═════ Source material ═════

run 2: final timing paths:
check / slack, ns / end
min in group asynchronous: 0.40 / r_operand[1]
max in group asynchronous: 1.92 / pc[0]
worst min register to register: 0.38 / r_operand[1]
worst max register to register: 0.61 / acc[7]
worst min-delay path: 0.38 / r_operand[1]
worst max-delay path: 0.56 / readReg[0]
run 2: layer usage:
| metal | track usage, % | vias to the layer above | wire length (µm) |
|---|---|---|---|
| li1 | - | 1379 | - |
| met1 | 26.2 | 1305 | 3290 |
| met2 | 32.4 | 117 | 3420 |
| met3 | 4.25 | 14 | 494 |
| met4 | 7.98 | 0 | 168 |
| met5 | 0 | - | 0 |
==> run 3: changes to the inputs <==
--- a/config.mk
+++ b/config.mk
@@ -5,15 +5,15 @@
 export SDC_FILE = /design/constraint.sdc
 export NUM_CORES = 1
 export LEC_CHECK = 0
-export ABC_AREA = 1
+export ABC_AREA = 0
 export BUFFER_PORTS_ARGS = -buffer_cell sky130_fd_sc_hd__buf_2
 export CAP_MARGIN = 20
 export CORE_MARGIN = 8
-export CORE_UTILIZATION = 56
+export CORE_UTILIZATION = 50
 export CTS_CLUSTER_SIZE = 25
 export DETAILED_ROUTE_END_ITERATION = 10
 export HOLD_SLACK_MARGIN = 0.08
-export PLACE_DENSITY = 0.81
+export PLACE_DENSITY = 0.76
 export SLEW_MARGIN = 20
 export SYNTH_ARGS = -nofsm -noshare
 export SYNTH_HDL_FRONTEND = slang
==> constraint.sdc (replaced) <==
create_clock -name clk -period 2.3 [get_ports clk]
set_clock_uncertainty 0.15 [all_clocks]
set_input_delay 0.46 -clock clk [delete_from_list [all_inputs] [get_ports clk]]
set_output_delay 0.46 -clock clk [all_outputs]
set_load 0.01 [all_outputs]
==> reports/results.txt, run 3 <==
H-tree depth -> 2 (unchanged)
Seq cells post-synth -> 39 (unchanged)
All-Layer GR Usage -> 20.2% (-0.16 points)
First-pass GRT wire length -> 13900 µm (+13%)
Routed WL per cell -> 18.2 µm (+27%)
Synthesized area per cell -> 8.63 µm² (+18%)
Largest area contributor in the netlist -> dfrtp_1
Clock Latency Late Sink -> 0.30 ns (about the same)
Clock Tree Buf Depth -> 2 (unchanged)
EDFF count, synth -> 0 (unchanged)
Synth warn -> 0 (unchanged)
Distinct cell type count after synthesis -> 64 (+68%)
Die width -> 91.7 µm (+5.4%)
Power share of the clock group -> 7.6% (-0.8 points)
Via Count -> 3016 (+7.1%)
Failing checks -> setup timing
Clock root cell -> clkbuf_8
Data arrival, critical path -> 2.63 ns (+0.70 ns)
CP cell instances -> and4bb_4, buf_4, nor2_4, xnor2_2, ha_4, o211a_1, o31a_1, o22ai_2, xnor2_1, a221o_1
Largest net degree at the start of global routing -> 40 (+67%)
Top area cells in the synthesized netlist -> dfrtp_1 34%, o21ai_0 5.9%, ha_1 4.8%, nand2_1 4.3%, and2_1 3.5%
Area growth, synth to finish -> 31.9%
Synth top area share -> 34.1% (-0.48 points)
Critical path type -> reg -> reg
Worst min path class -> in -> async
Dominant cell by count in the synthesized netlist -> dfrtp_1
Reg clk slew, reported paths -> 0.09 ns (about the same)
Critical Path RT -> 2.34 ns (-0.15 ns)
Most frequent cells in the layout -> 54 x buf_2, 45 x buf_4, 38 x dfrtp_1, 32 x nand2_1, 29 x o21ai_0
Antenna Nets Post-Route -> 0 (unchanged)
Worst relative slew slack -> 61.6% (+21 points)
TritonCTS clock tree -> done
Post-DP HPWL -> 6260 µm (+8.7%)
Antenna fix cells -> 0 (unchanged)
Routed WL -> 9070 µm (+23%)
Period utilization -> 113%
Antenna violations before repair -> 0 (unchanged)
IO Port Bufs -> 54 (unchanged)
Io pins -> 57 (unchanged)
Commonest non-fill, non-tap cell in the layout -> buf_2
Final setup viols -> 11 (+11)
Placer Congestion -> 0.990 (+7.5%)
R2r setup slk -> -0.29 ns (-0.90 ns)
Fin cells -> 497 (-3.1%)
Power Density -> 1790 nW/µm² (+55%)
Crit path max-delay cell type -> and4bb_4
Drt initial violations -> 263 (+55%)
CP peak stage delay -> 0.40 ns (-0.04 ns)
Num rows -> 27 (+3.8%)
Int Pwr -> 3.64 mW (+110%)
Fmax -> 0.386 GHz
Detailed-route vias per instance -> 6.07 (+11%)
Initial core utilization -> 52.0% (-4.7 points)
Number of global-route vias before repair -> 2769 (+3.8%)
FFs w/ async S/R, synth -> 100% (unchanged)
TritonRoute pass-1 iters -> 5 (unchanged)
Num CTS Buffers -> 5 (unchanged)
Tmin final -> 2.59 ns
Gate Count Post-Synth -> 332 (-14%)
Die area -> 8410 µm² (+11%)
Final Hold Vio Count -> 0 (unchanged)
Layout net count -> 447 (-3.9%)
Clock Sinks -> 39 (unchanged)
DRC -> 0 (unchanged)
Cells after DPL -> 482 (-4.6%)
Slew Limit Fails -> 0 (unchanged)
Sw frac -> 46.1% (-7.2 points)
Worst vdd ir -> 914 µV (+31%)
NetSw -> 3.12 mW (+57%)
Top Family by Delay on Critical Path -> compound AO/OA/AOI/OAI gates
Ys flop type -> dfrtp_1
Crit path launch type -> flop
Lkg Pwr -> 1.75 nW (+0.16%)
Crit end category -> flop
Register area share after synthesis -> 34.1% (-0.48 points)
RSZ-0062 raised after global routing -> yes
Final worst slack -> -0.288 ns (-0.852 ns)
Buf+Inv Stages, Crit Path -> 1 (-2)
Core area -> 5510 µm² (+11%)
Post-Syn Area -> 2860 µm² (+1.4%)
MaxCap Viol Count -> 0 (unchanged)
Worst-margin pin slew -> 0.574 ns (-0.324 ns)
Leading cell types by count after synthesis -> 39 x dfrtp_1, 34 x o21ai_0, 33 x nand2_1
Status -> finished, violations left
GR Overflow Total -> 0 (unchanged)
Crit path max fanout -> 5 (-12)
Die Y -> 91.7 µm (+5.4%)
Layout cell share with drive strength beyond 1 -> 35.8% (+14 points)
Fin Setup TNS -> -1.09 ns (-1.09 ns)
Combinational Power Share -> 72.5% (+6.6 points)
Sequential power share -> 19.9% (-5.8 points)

═════

* **Directions**:
Give the listing again in its entirety, exactly as written.

* **Response area**:
run 2: final timing paths:
check / slack, ns / end
min in group asynchronous: 0.40 / r_operand[1]
max in group asynchronous: 1.92 / pc[0]
worst min register to register: 0.38 / r_operand[1]
worst max register to register: 0.61 / acc[7]
worst min-delay path: 0.38 / r_operand[1]
worst max-delay path: 0.56 / readReg[0]
run 2: layer usage:
| metal | track usage, % | vias to the layer above | wire length (µm) |
|---|---|---|---|
| li1 | - | 1379 | - |
| met1 | 26.2 | 1305 | 3290 |
| met2 | 32.4 | 117 | 3420 |
| met3 | 4.25 | 14 | 494 |
| met4 | 7.98 | 0 | 168 |
| met5 | 0 | - | 0 |
==> run 3: changes to the inputs <==
--- a/config.mk
+++ b/config.mk
@@ -5,15 +5,15 @@
 export SDC_FILE = /design/constraint.sdc
 export NUM_CORES = 1
 export LEC_CHECK = 0
-export ABC_AREA = 1
+export ABC_AREA = 0
 export BUFFER_PORTS_ARGS = -buffer_cell sky130_fd_sc_hd__buf_2
 export CAP_MARGIN = 20
 export CORE_MARGIN = 8
-export CORE_UTILIZATION = 56
+export CORE_UTILIZATION = 50
 export CTS_CLUSTER_SIZE = 25
 export DETAILED_ROUTE_END_ITERATION = 10
 export HOLD_SLACK_MARGIN = 0.08
-export PLACE_DENSITY = 0.81
+export PLACE_DENSITY = 0.76
 export SLEW_MARGIN = 20
 export SYNTH_ARGS = -nofsm -noshare
 export SYNTH_HDL_FRONTEND = slang
==> constraint.sdc (replaced) <==
create_clock -name clk -period 2.3 [get_ports clk]
set_clock_uncertainty 0.15 [all_clocks]
set_input_delay 0.46 -clock clk [delete_from_list [all_inputs] [get_ports clk]]
set_output_delay 0.46 -clock clk [all_outputs]
set_load 0.01 [all_outputs]
==> reports/results.txt, run 3 <==
H-tree depth -> 2 (unchanged)
Seq cells post-synth -> 39 (unchanged)
All-Layer GR Usage -> 20.2% (-0.16 points)
First-pass GRT wire length -> 13900 µm (+13%)
Routed WL per cell -> 18.2 µm (+27%)
Synthesized area per cell -> 8.63 µm² (+18%)
Largest area contributor in the netlist -> dfrtp_1
Clock Latency Late Sink -> 0.30 ns (about the same)
Clock Tree Buf Depth -> 2 (unchanged)
EDFF count, synth -> 0 (unchanged)
Synth warn -> 0 (unchanged)
Distinct cell type count after synthesis -> 64 (+68%)
Die width -> 91.7 µm (+5.4%)
Power share of the clock group -> 7.6% (-0.8 points)
Via Count -> 3016 (+7.1%)
Failing checks -> setup timing
Clock root cell -> clkbuf_8
Data arrival, critical path -> 2.63 ns (+0.70 ns)
CP cell instances -> and4bb_4, buf_4, nor2_4, xnor2_2, ha_4, o211a_1, o31a_1, o22ai_2, xnor2_1, a221o_1
Largest net degree at the start of global routing -> 40 (+67%)
Top area cells in the synthesized netlist -> dfrtp_1 34%, o21ai_0 5.9%, ha_1 4.8%, nand2_1 4.3%, and2_1 3.5%
Area growth, synth to finish -> 31.9%
Synth top area share -> 34.1% (-0.48 points)
Critical path type -> reg -> reg
Worst min path class -> in -> async
Dominant cell by count in the synthesized netlist -> dfrtp_1
Reg clk slew, reported paths -> 0.09 ns (about the same)
Critical Path RT -> 2.34 ns (-0.15 ns)
Most frequent cells in the layout -> 54 x buf_2, 45 x buf_4, 38 x dfrtp_1, 32 x nand2_1, 29 x o21ai_0
Antenna Nets Post-Route -> 0 (unchanged)
Worst relative slew slack -> 61.6% (+21 points)
TritonCTS clock tree -> done
Post-DP HPWL -> 6260 µm (+8.7%)
Antenna fix cells -> 0 (unchanged)
Routed WL -> 9070 µm (+23%)
Period utilization -> 113%
Antenna violations before repair -> 0 (unchanged)
IO Port Bufs -> 54 (unchanged)
Io pins -> 57 (unchanged)
Commonest non-fill, non-tap cell in the layout -> buf_2
Final setup viols -> 11 (+11)
Placer Congestion -> 0.990 (+7.5%)
R2r setup slk -> -0.29 ns (-0.90 ns)
Fin cells -> 497 (-3.1%)
Power Density -> 1790 nW/µm² (+55%)
Crit path max-delay cell type -> and4bb_4
Drt initial violations -> 263 (+55%)
CP peak stage delay -> 0.40 ns (-0.04 ns)
Num rows -> 27 (+3.8%)
Int Pwr -> 3.64 mW (+110%)
Fmax -> 0.386 GHz
Detailed-route vias per instance -> 6.07 (+11%)
Initial core utilization -> 52.0% (-4.7 points)
Number of global-route vias before repair -> 2769 (+3.8%)
FFs w/ async S/R, synth -> 100% (unchanged)
TritonRoute pass-1 iters -> 5 (unchanged)
Num CTS Buffers -> 5 (unchanged)
Tmin final -> 2.59 ns
Gate Count Post-Synth -> 332 (-14%)
Die area -> 8410 µm² (+11%)
Final Hold Vio Count -> 0 (unchanged)
Layout net count -> 447 (-3.9%)
Clock Sinks -> 39 (unchanged)
DRC -> 0 (unchanged)
Cells after DPL -> 482 (-4.6%)
Slew Limit Fails -> 0 (unchanged)
Sw frac -> 46.1% (-7.2 points)
Worst vdd ir -> 914 µV (+31%)
NetSw -> 3.12 mW (+57%)
Top Family by Delay on Critical Path -> compound AO/OA/AOI/OAI gates
Ys flop type -> dfrtp_1
Crit path launch type -> flop
Lkg Pwr -> 1.75 nW (+0.16%)
Crit end category -> flop
Register area share after synthesis -> 34.1% (-0.48 points)
RSZ-0062 raised after global routing -> yes
Final worst slack -> -0.288 ns (-0.852 ns)
Buf+Inv Stages, Crit Path -> 1 (-2)
Core area -> 5510 µm² (+11%)
Post-Syn Area -> 2860 µm² (+1.4%)
MaxCap Viol Count -> 0 (unchanged)
Worst-margin pin slew -> 0.574 ns (-0.324 ns)
Leading cell types by count after synthesis -> 39 x dfrtp_1, 34 x o21ai_0, 33 x nand2_1
Status -> finished, violations left
GR Overflow Total -> 0 (unchanged)
Crit path max fanout -> 5 (-12)
Die Y -> 91.7 µm (+5.4%)
Layout cell share with drive strength beyond 1 -> 35.8% (+14 points)
Fin Setup TNS -> -1.09 ns (-1.09 ns)
Combinational Power Share -> 72.5% (+6.6 points)
Sequential power share -> 19.9% (-5.8 points)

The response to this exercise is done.